Gopal: We started this when SAP HANA came out about three years back. Everybody loved it and wanted to try it out, but people saw it to be expensive. The cost of it scared a lot of initial customers. So as an early adopter and evangelist, we came up with an ROI calculator with SAP to figure out, what is the real ROI? It’s expensive, but let’s forget about the cost and look at the benefits. Let’s start from the IT benefits that are very easy to justify, like Steve alluded to, they were very easy but we put a value (on that). And we let the customer put a value (on that). We created an interactive calculator where we said to the customer, “You assign a value, you state the benefits that you perceive, and let’s put a value to it.” Now let’s go to the business side of it, and let’s interview the business, let’s document the use cases, because we were surprised to find out that even on an SAP BW powered by SAP HANA scenario, there were far more business benefits than IT benefits. In every scenario, whether it is a small customer or a big customer or a medium customer, the ROI was well over 100% - and 100% ROI, where do you get that return on investment? And primarily because of the landscape simplification, which gave a lot of IT benefits, the agility in terms of the development productivity that came from an IT perspective. But if you look at the business, you can do real-time inventory planning, you can do very dynamic sales planning because you have to understand your business BPC sits on top of SAP HANA and you can actually do a lot of real-time planning and have a workflow and trigger an action in a transactional system; I want to see the price more dynamically, I can accelerate by ABAP programs using the sidecar approach, which I have some critical operational reports running, but then they run slow. Now I can just replicate the tables into an enterprise SAP HANA and accelerate them, so we see a big business benefit there. And from an MRP planning standpoint, you take any of your core ECC functions that businesses rely on, and you can accelerate and create a much better user experience. The other thing is SAP Fiori and the mobile aspects; now SAP HANA is simply a platform that is going to make the user experience to an unbelievable level that I don’t see other products, which are more departmental, not enterprise-grade offerings.

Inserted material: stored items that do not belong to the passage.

Context: an optimization exercise on an open-source flow, tuned for a short achievable clock period and few clock cycles. The choices shown serve that exercise and are no tape-out recipe. RTL that was checked went through simulation tests only; none was proved equivalent to the original. Only the layout flow was run in runs 1 and 3; the RTL was not checked for function there. Power and IR drop assume default switching activity.

==> flow/design.v <==
`default_nettype none
package rv_pkg;
  typedef enum logic [6:0] {
    OP     = 7'b0110011,  
    OP_IMM = 7'b0010011,  
    LOAD   = 7'b0000011,  
    STORE  = 7'b0100011,  
    BRANCH = 7'b1100011,  
    JAL    = 7'b1101111   
  } opcode_e;
  typedef enum logic [1:0] {
    ADD = 2'b00,
    SUB = 2'b01,
    AND = 2'b10,
    OR  = 2'b11
  } alu_op_e;
  typedef enum logic [1:0] {
    ALU = 2'b00,  
    MEM = 2'b01,  
    PC4 = 2'b10   
  } result_src_e;
  typedef struct packed {
    logic        reg_we;      
    logic        mem_re;      
    logic        mem_we;      
    alu_op_e     alu_op;
    result_src_e result_src;
    logic        src_b_imm;   
    logic        src_a_pc;    
    logic        branch;      
    logic        branch_ne;   
    logic        jump;        
  } ctrl_t;
  typedef struct packed {
    logic                  valid;
    ctrl_t                 ctrl;
    logic [32-1:0]   pc;
    logic [32-1:0]   pc4;
    logic [32-1:0]   rs1_data;
    logic [32-1:0]   rs2_data;
    logic [32-1:0]   imm;
    logic [5-1:0] rd;
  } id_ex_t;
  typedef struct packed {
    logic                  valid;
    logic                  reg_we;
    logic                  mem_re;
    logic                  mem_we;
    result_src_e           result_src;
    logic [32-1:0]   alu_result;  
    logic [32-1:0]   store_data;
    logic [32-1:0]   pc4;
    logic [5-1:0] rd;
  } ex_mem_t;
  typedef struct packed {
    logic                  reg_we;
    logic [5-1:0] rd;
    logic [32-1:0]   result;
  } mem_wb_t;
  typedef struct packed {
    logic                re;
    logic                we;
    logic [32-1:0] addr;
    logic [32-1:0] wdata;
  } dmem_req_t;
endpackage
`default_nettype wire
`timescale 1ns/1ps
`default_nettype none
module rv_core (
  input  logic                clk_i,
  input  logic                rst_i,
  output logic [32-1:0] imem_addr_o,
  input  logic [31:0]         imem_data_i,
  output logic                dmem_re_o,
  output logic                dmem_we_o,
  output logic [32-1:0] dmem_addr_o,
  output logic [32-1:0] dmem_wdata_o,
  input  logic [32-1:0] dmem_rdata_i
);
  localparam int NBTB = 4;   
  localparam int BI   = $clog2(NBTB);
  logic [31:0] pc_q;       
  logic [31:0] pc_o_q;     
  logic [NBTB-1:0] btb_v_q;
  logic [31:2]     btb_pc_q  [NBTB];
  logic [31:2]     btb_tgt_q [NBTB];
  logic [BI-1:0]   btb_ptr_q;
  logic        d_v_q;
  logic        d_btb_q;    
  logic [31:12] d_hpc_q;   
  logic [BI-1:0] d_hidx_q;
  logic        d_off8_q;   
  logic [31:0] d_ir_q;
  logic [31:0] d_pc_q;
  logic [31:0] d_pc4_q;
  logic [31:0] d_sel1_q;   
  logic [31:0] d_sel2_q;   
  logic [31:13] d_pc13_p1_q, d_pc13_m1_q;  
  logic [31:21] d_pc21_p1_q, d_pc21_m1_q;  
  logic        e_v_q;
  logic        e_mis_eq_q;  
  logic        e_mis_ne_q;  
  logic        e_tk_eq_q;   
  logic        e_tk_ne_q;   
  logic        e_ftaken_q;  
  logic        e_fok_q;     
  logic [BI-1:0] e_hidx_q;
  logic        e_pred_q;   
  logic        e_off8_q;
  logic        e_lw_q;
  logic        e_sw_q;
  logic        e_wreg_q;
  logic [2:0]  e_rsel_q;   
  logic        e_and_q;
  logic        e_cin_q;    
  logic        e_useimm_q;  
  logic [31:0] e_imm_q;
  logic [31:0] e_a_q;
  logic [31:0] e_rs2_q;
  logic [31:0] e_pc_q;
  logic [31:0] e_pc4_q;
  logic [4:0]  e_rd_q;
  logic        e_jal_q;
  logic        e_sign_q;
  logic [12:0] e_br_lo_q;
  logic [20:0] e_jal_lo_q;
  logic [31:13] e_pc13_q, e_pc13_p1_q, e_pc13_m1_q;
  logic [31:21] e_pc21_p1_q, e_pc21_m1_q;
  logic        m_lw_q;
  logic        m_sw_q;
  logic        m_wreg_q;
  logic [2:0]  m_rsel_q;
  logic [8:0]  m_s0_q [4];  
  logic [8:0]  m_s1_q [4];  
  logic [31:0] m_logic_q;
  logic [31:0] m_pc4_q;
  logic [31:0] m_rs2_q;
  logic [4:0]  m_rd_q;
  logic        w_re_q;
  logic        w_we_q;
  logic        w_wreg_q;
  logic [31:0] w_addr_q;
  logic [31:0] w_wdata_q;
  logic [31:0] w_res_q;
  logic [4:0]  w_rd_q;
  logic [31:0] rf_q [32];
  logic [31:0] rf_v_q;
  logic          f_hit;
  logic [31:2]   f_tgt;
  logic [31:12]  f_hpc;
  logic [BI-1:0] f_hidx;
  logic [31:0]   f_pc4;
  logic [31:0]   f_ir;
  logic [31:0]   f_v_eff;
  logic [31:0]   f_sel1, f_sel2;
  logic          f_off8;
  logic [31:13]  f_pc13_p1, f_pc13_m1;
  logic [31:21]  f_pc21_p1, f_pc21_m1;
  always_comb
  begin
    f_hit  = 1'b0;
    f_tgt  = '0;
    f_hpc  = '0;
    f_hidx = '0;
    for (int i = 0; i < NBTB; i++)
      if (btb_v_q[i] && btb_pc_q[i][11:2] == pc_q[11:2])
      begin
        f_hit  = 1'b1;
        f_tgt  = f_tgt | btb_tgt_q[i];
        f_hpc  = f_hpc | btb_pc_q[i][31:12];
        f_hidx = f_hidx | BI'(i);
      end
  end
  assign f_pc4 = pc_q + 32'd4;
  assign f_ir  = imem_data_i;
  assign f_off8 = f_ir[3] ? (f_ir[31:12] == 20'h00800)
                          : ({f_ir[31:25], f_ir[11:8], f_ir[7]} == 12'b0000000_0100_0);
  always_comb
  begin
    for (int i = 0; i < 32; i++)
    begin
      f_v_eff[i] = rf_v_q[i] | (w_wreg_q && w_rd_q == i[4:0]);
      f_sel1[i]  = f_v_eff[i] && f_ir[19:15] == i[4:0];
      f_sel2[i]  = f_v_eff[i] && f_ir[24:20] == i[4:0];
    end
  end
  always_comb
  begin
    for (int i = 13; i < 32; i++)
    begin
      logic [31:13] below;
      below = '0;
      for (int j = 13; j < i; j++)
        below[j] = 1'b1;
      f_pc13_p1[i] = pc_q[i] ^ (&(pc_q[31:13] | ~below));
      f_pc13_m1[i] = pc_q[i] ^ ~(|(pc_q[31:13] & below));
    end
    for (int i = 21; i < 32; i++)
    begin
      logic [31:21] below;
      below = '0;
      for (int j = 21; j < i; j++)
        below[j] = 1'b1;
      f_pc21_p1[i] = pc_q[i] ^ (&(pc_q[31:21] | ~below));
      f_pc21_m1[i] = pc_q[i] ^ ~(|(pc_q[31:21] & below));
    end
  end
  assign imem_addr_o = pc_o_q;
  logic [6:0]  d_opc;
  logic [2:0]  d_f3;
  logic        d_is_op, d_is_addi, d_is_lw, d_is_sw, d_is_br, d_is_jal;
  logic        d_sub, d_and, d_or;
  logic [31:0] d_imm_i, d_imm_s;
  logic        d_off4;
  logic        d_pred;
  logic        d_tk_eq, d_tk_ne, d_fok;
  logic [12:0] d_br_lo;
  logic [20:0] d_jal_lo;
  logic [31:0] d_rs1, d_rs2;
  assign d_opc = d_ir_q[6:0];
  assign d_f3  = d_ir_q[14:12];
  always_comb
  begin
    d_is_op   = (d_opc == 7'b0110011) && (d_f3 == 3'b000 || d_f3 == 3'b111 || d_f3 == 3'b110);
    d_is_addi = (d_opc == 7'b0010011) && (d_f3 == 3'b000);
    d_is_lw   = (d_opc == 7'b0000011) && (d_f3 == 3'b010);
    d_is_sw   = (d_opc == 7'b0100011) && (d_f3 == 3'b010);
    d_is_br   = (d_opc == 7'b1100011) && (d_f3[2:1] == 2'b00);
    d_is_jal  = (d_opc == 7'b1101111);
    d_sub     = d_is_op && d_f3 == 3'b000 && d_ir_q[30];
    d_and     = d_is_op && d_f3 == 3'b111;
    d_or      = d_is_op && d_f3 == 3'b110;
  end
  assign d_imm_i = {{20{d_ir_q[31]}}, d_ir_q[31:20]};
  assign d_imm_s = {{20{d_ir_q[31]}}, d_ir_q[31:25], d_ir_q[11:7]};
  assign d_off4 = d_is_jal ? (d_ir_q[31:12] == 20'h00400)
                           : ({d_ir_q[31:25], d_ir_q[11:8], d_ir_q[7]} == 12'b0000000_0010_0);
  always_comb
  begin
    if (d_is_jal)
      d_pred = ~d_off4;
    else if (d_is_br)
      d_pred = ~d_off4 & ((d_ir_q[19:15] == d_ir_q[24:20]) ? ~d_f3[0] : (d_f3[0] | d_ir_q[31]));
    else
      d_pred = 1'b0;
  end
  assign d_tk_eq = ~d_off4 & (d_is_jal | (d_is_br & ~d_f3[0]));
  assign d_tk_ne = ~d_off4 & (d_is_jal | (d_is_br &  d_f3[0]));
  assign d_fok   = d_btb_q & (d_hpc_q == d_pc_q[31:12]);
  assign d_br_lo  = {1'b0, d_pc_q[12:1]} + {1'b0, d_ir_q[31], d_ir_q[7], d_ir_q[30:25], d_ir_q[11:8]};
  assign d_jal_lo = {1'b0, d_pc_q[20:1]} + {1'b0, d_ir_q[31], d_ir_q[19:12], d_ir_q[20], d_ir_q[30:21]};
  always_comb
  begin
    d_rs1 = '0;
    d_rs2 = '0;
    for (int i = 0; i < 32; i++)
    begin
      d_rs1 = d_rs1 | (rf_q[i] & {32{d_sel1_q[i]}});
      d_rs2 = d_rs2 | (rf_q[i] & {32{d_sel2_q[i]}});
    end
  end
  logic        e_eq, e_mis, e_pok, e_partial, e_red_eq, e_red_ne;
  logic [31:0] e_tgt, e_alt_eq, e_alt_ne;
  logic [31:13] e_br_hi;
  logic [31:21] e_jal_hi;
  logic [8:0]  e_s0 [4];
  logic [8:0]  e_s1 [4];
  logic [31:0] e_b;
  logic        e_alloc;
  always_comb
  begin
    case ({e_sign_q, e_br_lo_q[12]})
      2'b01:   e_br_hi = e_pc13_p1_q;
      2'b10:   e_br_hi = e_pc13_m1_q;
      default: e_br_hi = e_pc13_q;
    endcase
    case ({e_sign_q, e_jal_lo_q[20]})
      2'b01:   e_jal_hi = e_pc21_p1_q;
      2'b10:   e_jal_hi = e_pc21_m1_q;
      default: e_jal_hi = e_pc13_q[31:21];
    endcase
  end
  assign e_tgt = e_jal_q ? {e_jal_hi, e_jal_lo_q[19:0], e_pc_q[0]}
                         : {e_br_hi, e_br_lo_q[11:0], e_pc_q[0]};
  assign e_eq     = (e_a_q == e_rs2_q);
  assign e_mis    = e_v_q & (e_eq ? e_mis_eq_q : e_mis_ne_q);
  assign e_alt_eq = e_tk_eq_q ? e_tgt : e_pc4_q;
  assign e_alt_ne = e_tk_ne_q ? e_tgt : e_pc4_q;
  assign e_pok     = e_off8_q & ~e_ftaken_q & d_v_q & ~d_btb_q;
  assign e_red_eq  = e_v_q & e_mis_eq_q & ~e_pok;
  assign e_red_ne  = e_v_q & e_mis_ne_q & ~e_pok;
  assign e_partial = e_mis & e_pok;
  assign e_alloc = e_v_q & e_pred_q & ~e_fok_q;
  assign e_b = e_useimm_q ? e_imm_q : (e_rs2_q ^ {32{e_cin_q}});
  always_comb
  begin
    for (int k = 0; k < 4; k++)
    begin
      e_s0[k] = {1'b0, e_a_q[8*k +: 8]} + {1'b0, e_b[8*k +: 8]};
      e_s1[k] = 9'(({1'b0, e_a_q[8*k +: 8], 1'b1} + {1'b0, e_b[8*k +: 8], (k == 0) ? e_cin_q : 1'b1}) >> 1);
    end
  end
  logic [BI-1:0] e_slot;
  always_comb
  begin
    e_slot = btb_ptr_q;
    for (int i = 0; i < NBTB; i++)
      if (btb_v_q[i] && btb_pc_q[i][11:2] == e_pc_q[11:2])
        e_slot = BI'(i);
  end
  logic [31:0] m_sum, m_res;
  logic [4:0]  m_c;
  always_comb
  begin
    m_c[0] = 1'b1;  
    for (int k = 0; k < 4; k++)
    begin
      m_sum[8*k +: 8] = m_c[k] ? m_s1_q[k][7:0] : m_s0_q[k][7:0];
      m_c[k+1]        = m_c[k] ? m_s1_q[k][8]   : m_s0_q[k][8];
    end
  end
  assign m_res = (m_sum & {32{m_rsel_q[0]}}) |
                 (m_logic_q & {32{m_rsel_q[1]}}) |
                 (m_pc4_q & {32{m_rsel_q[2]}});
  logic [31:0] pc_seq, pc_next;
  assign pc_seq  = rst_i ? 32'h0000_0000 : f_hit ? {f_tgt, pc_q[1:0]} : f_pc4;
  assign pc_next = e_eq ? (e_red_eq ? e_alt_eq : pc_seq)
                        : (e_red_ne ? e_alt_ne : pc_seq);
  always_ff @(posedge clk_i, posedge rst_i)
  begin
    if (rst_i)
    begin
      pc_q      <= 32'h0000_0000;
      btb_v_q   <= '0;
      btb_ptr_q <= '0;
      d_v_q     <= 1'b0;
      e_v_q     <= 1'b0;
      m_lw_q    <= 1'b0;
      m_sw_q    <= 1'b0;
      m_wreg_q  <= 1'b0;
      w_re_q    <= 1'b0;
      w_we_q    <= 1'b0;
      w_wreg_q  <= 1'b0;
      rf_v_q    <= '0;
    end
    else
    begin
      pc_q  <= pc_next;
      d_v_q <= ~(e_eq ? e_red_eq : e_red_ne);
      e_v_q <= d_v_q & ~e_mis;
      if (e_alloc)
      begin
        btb_v_q[e_slot] <= 1'b1;
        if (e_slot == btb_ptr_q)
          btb_ptr_q <= btb_ptr_q + 1'b1;
      end
      m_lw_q   <= e_v_q & e_lw_q;
      m_sw_q   <= e_v_q & e_sw_q;
      m_wreg_q <= e_v_q & e_wreg_q;
      w_re_q   <= m_lw_q;
      w_we_q   <= m_sw_q;
      w_wreg_q <= m_wreg_q;
      if (w_wreg_q)
        rf_v_q[w_rd_q] <= 1'b1;
    end
  end
  always_ff @(posedge clk_i)
  begin
    pc_o_q <= pc_next;
    if (e_alloc)
    begin
      btb_pc_q[e_slot]  <= e_pc_q[31:2];
      btb_tgt_q[e_slot] <= e_tgt[31:2];
    end
    d_btb_q     <= f_hit;
    d_hpc_q     <= f_hpc;
    d_hidx_q    <= f_hidx;
    d_off8_q    <= f_off8;
    d_ir_q      <= f_ir;
    d_pc_q      <= pc_q;
    d_pc4_q     <= f_pc4;
    d_sel1_q    <= f_sel1;
    d_sel2_q    <= f_sel2;
    d_pc13_p1_q <= f_pc13_p1;
    d_pc13_m1_q <= f_pc13_m1;
    d_pc21_p1_q <= f_pc21_p1;
    d_pc21_m1_q <= f_pc21_m1;
    e_mis_eq_q <= d_fok ? ~d_tk_eq : (d_tk_eq | d_btb_q);
    e_mis_ne_q <= d_fok ? ~d_tk_ne : (d_tk_ne | d_btb_q);
    e_tk_eq_q  <= d_tk_eq;
    e_tk_ne_q  <= d_tk_ne;
    e_ftaken_q <= d_btb_q;
    e_fok_q    <= d_fok;
    e_hidx_q   <= d_hidx_q;
    e_pred_q   <= d_pred;
    e_off8_q   <= d_off8_q;
    e_lw_q     <= d_is_lw;
    e_sw_q     <= d_is_sw;
    e_wreg_q   <= (d_is_op | d_is_addi | d_is_lw | d_is_jal) & (d_ir_q[11:7] != 5'd0);
    e_rsel_q   <= {d_is_jal, d_and | d_or, ~(d_is_jal | d_and | d_or)};
    e_and_q    <= d_and;
    e_cin_q    <= d_sub;
    e_useimm_q <= d_is_addi | d_is_lw | d_is_sw;
    e_imm_q    <= d_is_sw ? d_imm_s : d_imm_i;
    e_a_q      <= d_rs1;
    e_rs2_q    <= d_rs2;
    e_pc_q     <= d_pc_q;
    e_pc4_q    <= d_pc4_q;
    e_rd_q     <= d_ir_q[11:7];
    e_jal_q     <= d_is_jal;
    e_sign_q    <= d_ir_q[31];
    e_br_lo_q   <= d_br_lo;
    e_jal_lo_q  <= d_jal_lo;
    e_pc13_q    <= d_pc_q[31:13];
    e_pc13_p1_q <= d_pc13_p1_q;
    e_pc13_m1_q <= d_pc13_m1_q;
    e_pc21_p1_q <= d_pc21_p1_q;
    e_pc21_m1_q <= d_pc21_m1_q;
    m_rsel_q  <= e_rsel_q;
    for (int k = 0; k < 4; k++)
    begin
      m_s0_q[k] <= e_s0[k];
      m_s1_q[k] <= e_s1[k];
    end
    m_logic_q <= e_and_q ? (e_a_q & e_rs2_q) : (e_a_q | e_rs2_q);
    m_pc4_q   <= e_pc4_q;
    m_rs2_q   <= e_rs2_q;
    m_rd_q    <= e_rd_q;
    w_addr_q  <= m_sum;
    w_wdata_q <= m_rs2_q;
    w_res_q   <= m_res;
    w_rd_q    <= m_rd_q;
    if (w_wreg_q)
      rf_q[w_rd_q] <= w_re_q ? dmem_rdata_i : w_res_q;
  end
  assign dmem_re_o    = w_re_q;
  assign dmem_we_o    = w_we_q;
  assign dmem_addr_o  = w_addr_q;
  assign dmem_wdata_o = w_wdata_q;
endmodule
`default_nettype wire
==> flow/run.sh <==
#!/bin/bash
# synth_recipe.tcl (not shown) runs the flow's synth.tcl, then flattens the netlist and writes it again
# the make line also repeats each setting of config.mk as NAME=value (left out here)
make -C /OpenROAD-flow-scripts/flow DESIGN_CONFIG=/design/flow/config.mk WORK_HOME=/design/flow/orfs CLKGATE_MAP_FILE= SYNTH_SCRIPT=/design/flow/synth_recipe.tcl finish
==> flow/config.mk <==
export PLATFORM = sky130hd
export DESIGN_NAME = rv_core
export DESIGN_NICKNAME = rv_core
export VERILOG_FILES = /design/flow/design.v
export SDC_FILE = /design/flow/constraint.sdc
export NUM_CORES = 4
export LEC_CHECK = 0
export ABC_CLOCK_PERIOD_IN_PS = 2000
export CAP_MARGIN = 20
export CORE_MARGIN = 2
export CORE_UTILIZATION = 25
export GPL_ROUTABILITY_DRIVEN = 1
export PLACE_DENSITY = 0.45
export SETUP_SLACK_MARGIN = 3.5
export SLEW_MARGIN = 20
==> flow/constraint.sdc <==
create_clock -name core_clock -period 5.5 [get_ports {clk_i}]
set_input_delay 1.1000 -clock core_clock [delete_from_list [all_inputs] [get_ports {clk_i}]]
set_output_delay 1.1000 -clock core_clock [all_outputs]
set_load 0.01 [all_outputs]
==> impl_metrics.tcl, run 1 <==
set metrics [dict create \
    outcome "timing/DRC/antenna clean" \
    synth-edff-count 1264 \
    ys_types 79 \
    io_pins 164 \
    tightest_slew_ps 1163 \
    p_seq_share_pct 49.5 \
    crit_type "reg -> reg" \
    numCtsBuffers 232 \
    synth_top_area_share_pct 47.45 \
    slew_headroom_pct 22.48 \
    slew_violations 0 \
    grt_start_max_net_pins 58 \
    swShare_pct 22.54 \
    cp_slowest_stage_delay_ps 390 \
    synth_top_cell_by_area "edfxtp_1" \
    hold_viol 0 \
    path_cells "inv_1, ha_1, nor4_4, nand4_1, nor2_4, buf_12, buf_6, a31oi_4, buf_6, buf_12, buf_16, o22ai_4, a21oi_2" \
    clock-sinks 2130 \
    synth_common_cells "1264 x edfxtp_1, 889 x a22oi_1, 788 x dfxtp_1, 275 x clkbuf_1, 192 x nand2_1" \
    p_leak_nw 38.97 \
    worst-path-buf-inv 6 \
    synth_cells 5714 \
    synth_area_mm2 0.07999 \
    grt_pass1_vias 58767 \
    max-vdd-ir-drop_v 0.0002646 \
    holdPathStages 0 \
    grt_setup_unrepaired "yes" \
    finalClockSkew_ps 108.0 \
    clock-root-buffer "clkbuf_16" \
    clk_pin_slew_ps 60 \
    cp_max_fo 7 \
    cp.required_ps 6290 \
    start_util_pct 25.13 \
    nets 6754 \
    overflow 0 \
    cp.depth 13 \
    min_period_ps 2673 \
    die_w_um 569.7 \
    hpwl_um 211900 \
    die_h_um 569.7 \
    p_comb_share_pct 4.7 \
    ant_nets 0 \
    synthFlopType "edfxtp_1" \
    cp_slowest_cell "dfxtp_2" \
    finalSetupViolCount 0 \
    drt-initial-drc-count 9837 \
    setup_tns_ps 0 \
    total_power_mw 35.51 \
    cts_tree "built" \
    cts_buffer_depth 4 \
    yosysWarningCount 5 \
    start_kind "register" \
    drc 0 \
    synth.ff_latch_count 2130 \
    antenna_found_initial 39 \
    h-tree-depth 4 \
    grt_pass1_wl_um 527000 \
    grt.total_usage_pct 23.79 \
    timing.fmax_mhz 374.1 \
    cp.arrival_ps 3460 \
    syn_nets 5942 \
    reg2reg_depth 13 \
    async_flop_share_pct 3.662 \
    core_mm2 0.3183 \
    wirelength_um 407900 \
    path_delay_family "simple AND/OR/NAND/NOR gates" \
    cellInternalPower_mw 27.50 \
    std_cell_rows 207 \
    placed_cells 9851 \
    place.gp.congestion 0.8757 \
    finalCritPeriodShare_pct 48.60 \
    ys_top_cells_by_area "edfxtp_1 47%, dfxtp_1 20%, a22oi_1 8.3%" \
    critPathCaptureType "register" \
    num_vias 61991 \
    dr.pass1.iters 8 \
    cellPowerDensity_mw_per_mm2 326.9 \
    clock_power_share_pct 45.9 \
    insertion_delay_ps 910 \
    wl_per_cell_um 37.31 \
    yosysSeqAreaShare_pct 69.61 \
    area_growth_pct 35.80 \
    drive_gt1_share_pct 32.39 \
    yosysMostFrequentCell "edfxtp_1" \
    instances_no_fill 10933 \
    switchingPower_mw 8.004 \
    die_area_mm2 0.3245 \
    vias_per_cell 5.670 \
    place.port_buffers 163 \
    hold_class "reg -> reg" \
    drv_cap 0 \
    avgSynthCellArea_um2 14.00 \
    final_util_pct 34.13 \
]
==> worst reg2reg max path: stages (launching register included) <==
cell and delay [ps]:
dfxtp_2 390, inv_1 60, ha_1 320, nor4_4 380
nand4_1 250, nor2_4 180, buf_12 170, buf_6 110
a31oi_4 70, buf_6 160, buf_12 120, buf_16 150
o22ai_4 170, a21oi_2 60
==> cell usage in the layout (no fill, tap or decap), drive strengths merged, types with 19 or more instances in the layout <==
cell	n
dfrtp	78
dfxtp	788
clkinv	68
xnor2	190
a22oi	889
buf	812
diode	35
bufbuf	20
nor2	173
o21bai	29
clkdlybuf4s50	56
mux2i	22
nand2b	19
nand2	193
inv	191
nand4	160
a222oi	35
a21o	41
and3	19
bufinv	23
mux2	77
and2	25
nand3	185
o21ai	96
a21oi	88
a22o	128
nor3	87
edfxtp	1264
nor4	28
clkbuf	336
ha	153
a221oi	130
o22ai	29
or4	69
xor2	84
==> power by group through the flow <==
stage          clock network (mW)  registers [mW]  logic [mW]
6_report                     16.3            17.6        1.66
5_1_grt                      17.0            17.6        1.77
2_1_floorplan                   0            17.7       0.741
4_1_cts                      16.4            17.6        1.46
3_3_place_gp                    0            17.9        1.15
3_5_place_dp                    0            17.9        1.16
==> kinds of logic (layout without fill, tap and decap cells) <==
kind of cell	Yosys count	in the layout	synth area share (%)
compound gates	1522	1522	14.21
xor+xnor	274	274	3.038
fa+ha+maj	162	162	2.618
buf+inv	521	1525	2.642
flops	2130	2130	69.61
mux	99	99	1.364
other cells	0	35	0
simple gates	1006	1006	6.518
==> cell type report <==
class,count,area (µm²)
multi-input cells,3063,26120
flip-flops and latches,2130,56340
repair buffers,912,12270
clock buffers,321,6654
inverters,187,734.5
fillers,30522,209700
clock inverters,105,1191
well taps,4180,5230
diodes,35,87.58
==> flip-flops by register name, summed over array words and instances, names as in the netlist, 35 cells and up <==
register   count
btb_pc_q     120
btb_tgt_q    120
m_s1_q        35
rf_q        1024
==> per-layer routing <==
layer | part of all wire (%) | track usage, % | routed length, µm | vias to the layer above
met1 | 36 | 28.33 | 146200 | 31199
met4 | 7.3 | 14.38 | 29810 | 28
li1 | - | - | - | 24057
met5 | 0.074 | 0.6098 | 301 | -
met3 | 13 | 8.137 | 52660 | 1493
met2 | 44 | 36.93 | 178900 | 5214
==> per-stage QoR <==
| step | area [µm²] | hold slack, ps | setup slack, ps |
|---|---|---|---|
| 2_1_floorplan | 80860 | 309.6 | 2775 |
| 4_1_cts | 104800 | 222.9 | 2790 |
| 3_5_place_dp | 87340 | 312.1 | 1704 |
| 5_1_grt | 108600 | 228.0 | 2798 |
| 3_3_place_gp | 87340 | 310.2 | 1696 |
| 6_report | 108600 | 220.1 | 2827 |
==> path summary, 6_finish.rpt <==
check                                         from                 endpoint  slack (ps)
max reg2reg                     e_rs2_q[1]$_DFF_P_       pc_q[15]$_DFF_PP0_        2830
min reg2reg                d_pc21_m1_q[30]$_DFF_P_  e_pc21_m1_q[30]$_DFF_P_         220
min in group asynchronous                    rst_i       pc_q[13]$_DFF_PP0_         730
max in group asynchronous                    rst_i    rf_v_q[4]$_DFFE_PP0P_        4110
max                             e_rs2_q[1]$_DFF_P_       pc_q[15]$_DFF_PP0_        2830
min                        d_pc21_m1_q[30]$_DFF_P_  e_pc21_m1_q[30]$_DFF_P_         220
==> repair_timing <==
item / CTS / global route
pin swaps: 204 / 266
hold buffers: 0 / 0
endpoints found under the setup margin: 2748 / 1390
cloned: 62 / 14
resized for setup: 1537 / 408
setup buffers: 388 / 157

Dan: Those are all good insights. Just to sum up, I think it’s always challenging to make the ROI and business case for anything you want to bring into your organization. And I think talking to experts like both of you, Steve and Gopal, will help start the ball rolling. Another recommendation might be we have a big SAP HANA community out there, so in talking to other SAP HANA customers to see how they built a business case will also be useful as well.